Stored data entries
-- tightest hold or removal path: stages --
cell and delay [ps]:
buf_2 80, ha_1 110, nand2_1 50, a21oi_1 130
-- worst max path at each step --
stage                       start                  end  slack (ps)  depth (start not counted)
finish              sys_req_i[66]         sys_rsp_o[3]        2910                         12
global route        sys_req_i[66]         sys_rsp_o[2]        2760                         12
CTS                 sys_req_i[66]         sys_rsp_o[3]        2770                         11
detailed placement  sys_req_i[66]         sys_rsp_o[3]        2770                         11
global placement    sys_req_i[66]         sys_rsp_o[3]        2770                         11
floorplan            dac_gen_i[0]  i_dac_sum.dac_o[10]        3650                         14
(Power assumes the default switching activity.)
`src/rtl/lsuPkg.sv`:
```
package lsuPkg;

    // ========================================
    // Widths
    // ========================================
    localparam int xlen = 32;
    localparam int laneCount = xlen / 8;

    typedef logic [xlen-1:0] word_t;
    typedef logic [4:0] regAddr_t;
    typedef logic [2:0] funct3_t;
    typedef logic [laneCount-1:0] byteEn_t;
    typedef logic [xlen-1:0] cause_t;

    // ========================================
    // Access size codes
    // ========================================
    // Same encoding as the funct3 field of loads and stores
    localparam funct3_t funct3Byte = 3'd0;
    localparam funct3_t funct3Half = 3'd1;
    localparam funct3_t funct3Word = 3'd2;
    localparam funct3_t funct3ByteU = 3'd4;
    localparam funct3_t funct3HalfU = 3'd5;

    // ========================================
    // Exception causes
    // ========================================
    localparam cause_t causeLoadMisaligned = 32'd4;
    localparam cause_t causeStoreMisaligned = 32'd6;

    // ========================================
    // Memory word views
    // ========================================
    // Byte 0 and halfword 0 sit in the low bits
    typedef union packed {
        word_t word;
        logic [laneCount-1:0][7:0] bytes;
        logic [laneCount/2-1:0][15:0] halves;
    } memWord_t;

endpackage

```
`src/rtl/storeAlign.sv`:
```
module storeAlign (
    input logic m1Valid,
    input logic m1Store,
    input logic m1Exception,
    input lsuPkg::funct3_t m1Funct3,
    input lsuPkg::word_t m1Addr,
    input lsuPkg::word_t m1Data,
    output lsuPkg::byteEn_t wrEn,
    output lsuPkg::word_t wrData
);
    import lsuPkg::*;

    memWord_t aligned;
    byteEn_t laneEn;
    logic [1:0] offset;
    logic doWrite;

    assign offset = m1Addr[1:0];

    // Move the low byte or halfword into its lane
    always_comb begin
        aligned.word = '0;
        laneEn = '0;
        case (m1Funct3)
            funct3Byte: begin
                aligned.bytes[offset] = m1Data[7:0];
                laneEn = byteEn_t'(1) << offset;
            end
            funct3Half: begin
                aligned.halves[offset[1]] = m1Data[15:0];
                laneEn = offset[1] ? 4'b1100 : 4'b0011;
            end
            funct3Word: begin
                aligned.word = m1Data;
                laneEn = '1;
            end
            // Other codes store nothing
            default: begin
                aligned.word = m1Data;
            end
        endcase
    end

    // Trapped or non-store entries never touch the RAM
    assign doWrite = m1Valid && m1Store && !m1Exception;
    assign wrEn = doWrite ? laneEn : '0;
    assign wrData = aligned.word;

endmodule

```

*DIRECTIONS FOR THIS TASK*.
Your task is to copy every record exactly.

*RESPONSE*.
-- tightest hold or removal path: stages --
cell and delay [ps]:
buf_2 80, ha_1 110, nand2_1 50, a21oi_1 130
-- worst max path at each step --
stage                       start                  end  slack (ps)  depth (start not counted)
finish              sys_req_i[66]         sys_rsp_o[3]        2910                         12
global route        sys_req_i[66]         sys_rsp_o[2]        2760                         12
CTS                 sys_req_i[66]         sys_rsp_o[3]        2770                         11
detailed placement  sys_req_i[66]         sys_rsp_o[3]        2770                         11
global placement    sys_req_i[66]         sys_rsp_o[3]        2770                         11
floorplan            dac_gen_i[0]  i_dac_sum.dac_o[10]        3650                         14
(Power assumes the default switching activity.)
`src/rtl/lsuPkg.sv`:
```
package lsuPkg;

    // ========================================
    // Widths
    // ========================================
    localparam int xlen = 32;
    localparam int laneCount = xlen / 8;

    typedef logic [xlen-1:0] word_t;
    typedef logic [4:0] regAddr_t;
    typedef logic [2:0] funct3_t;
    typedef logic [laneCount-1:0] byteEn_t;
    typedef logic [xlen-1:0] cause_t;

    // ========================================
    // Access size codes
    // ========================================
    // Same encoding as the funct3 field of loads and stores
    localparam funct3_t funct3Byte = 3'd0;
    localparam funct3_t funct3Half = 3'd1;
    localparam funct3_t funct3Word = 3'd2;
    localparam funct3_t funct3ByteU = 3'd4;
    localparam funct3_t funct3HalfU = 3'd5;

    // ========================================
    // Exception causes
    // ========================================
    localparam cause_t causeLoadMisaligned = 32'd4;
    localparam cause_t causeStoreMisaligned = 32'd6;

    // ========================================
    // Memory word views
    // ========================================
    // Byte 0 and halfword 0 sit in the low bits
    typedef union packed {
        word_t word;
        logic [laneCount-1:0][7:0] bytes;
        logic [laneCount/2-1:0][15:0] halves;
    } memWord_t;

endpackage

```
`src/rtl/storeAlign.sv`:
```
module storeAlign (
    input logic m1Valid,
    input logic m1Store,
    input logic m1Exception,
    input lsuPkg::funct3_t m1Funct3,
    input lsuPkg::word_t m1Addr,
    input lsuPkg::word_t m1Data,
    output lsuPkg::byteEn_t wrEn,
    output lsuPkg::word_t wrData
);
    import lsuPkg::*;

    memWord_t aligned;
    byteEn_t laneEn;
    logic [1:0] offset;
    logic doWrite;

    assign offset = m1Addr[1:0];

    // Move the low byte or halfword into its lane
    always_comb begin
        aligned.word = '0;
        laneEn = '0;
        case (m1Funct3)
            funct3Byte: begin
                aligned.bytes[offset] = m1Data[7:0];
                laneEn = byteEn_t'(1) << offset;
            end
            funct3Half: begin
                aligned.halves[offset[1]] = m1Data[15:0];
                laneEn = offset[1] ? 4'b1100 : 4'b0011;
            end
            funct3Word: begin
                aligned.word = m1Data;
                laneEn = '1;
            end
            // Other codes store nothing
            default: begin
                aligned.word = m1Data;
            end
        endcase
    end

    // Trapped or non-store entries never touch the RAM
    assign doWrite = m1Valid && m1Store && !m1Exception;
    assign wrEn = doWrite ? laneEn : '0;
    assign wrData = aligned.word;

endmodule

```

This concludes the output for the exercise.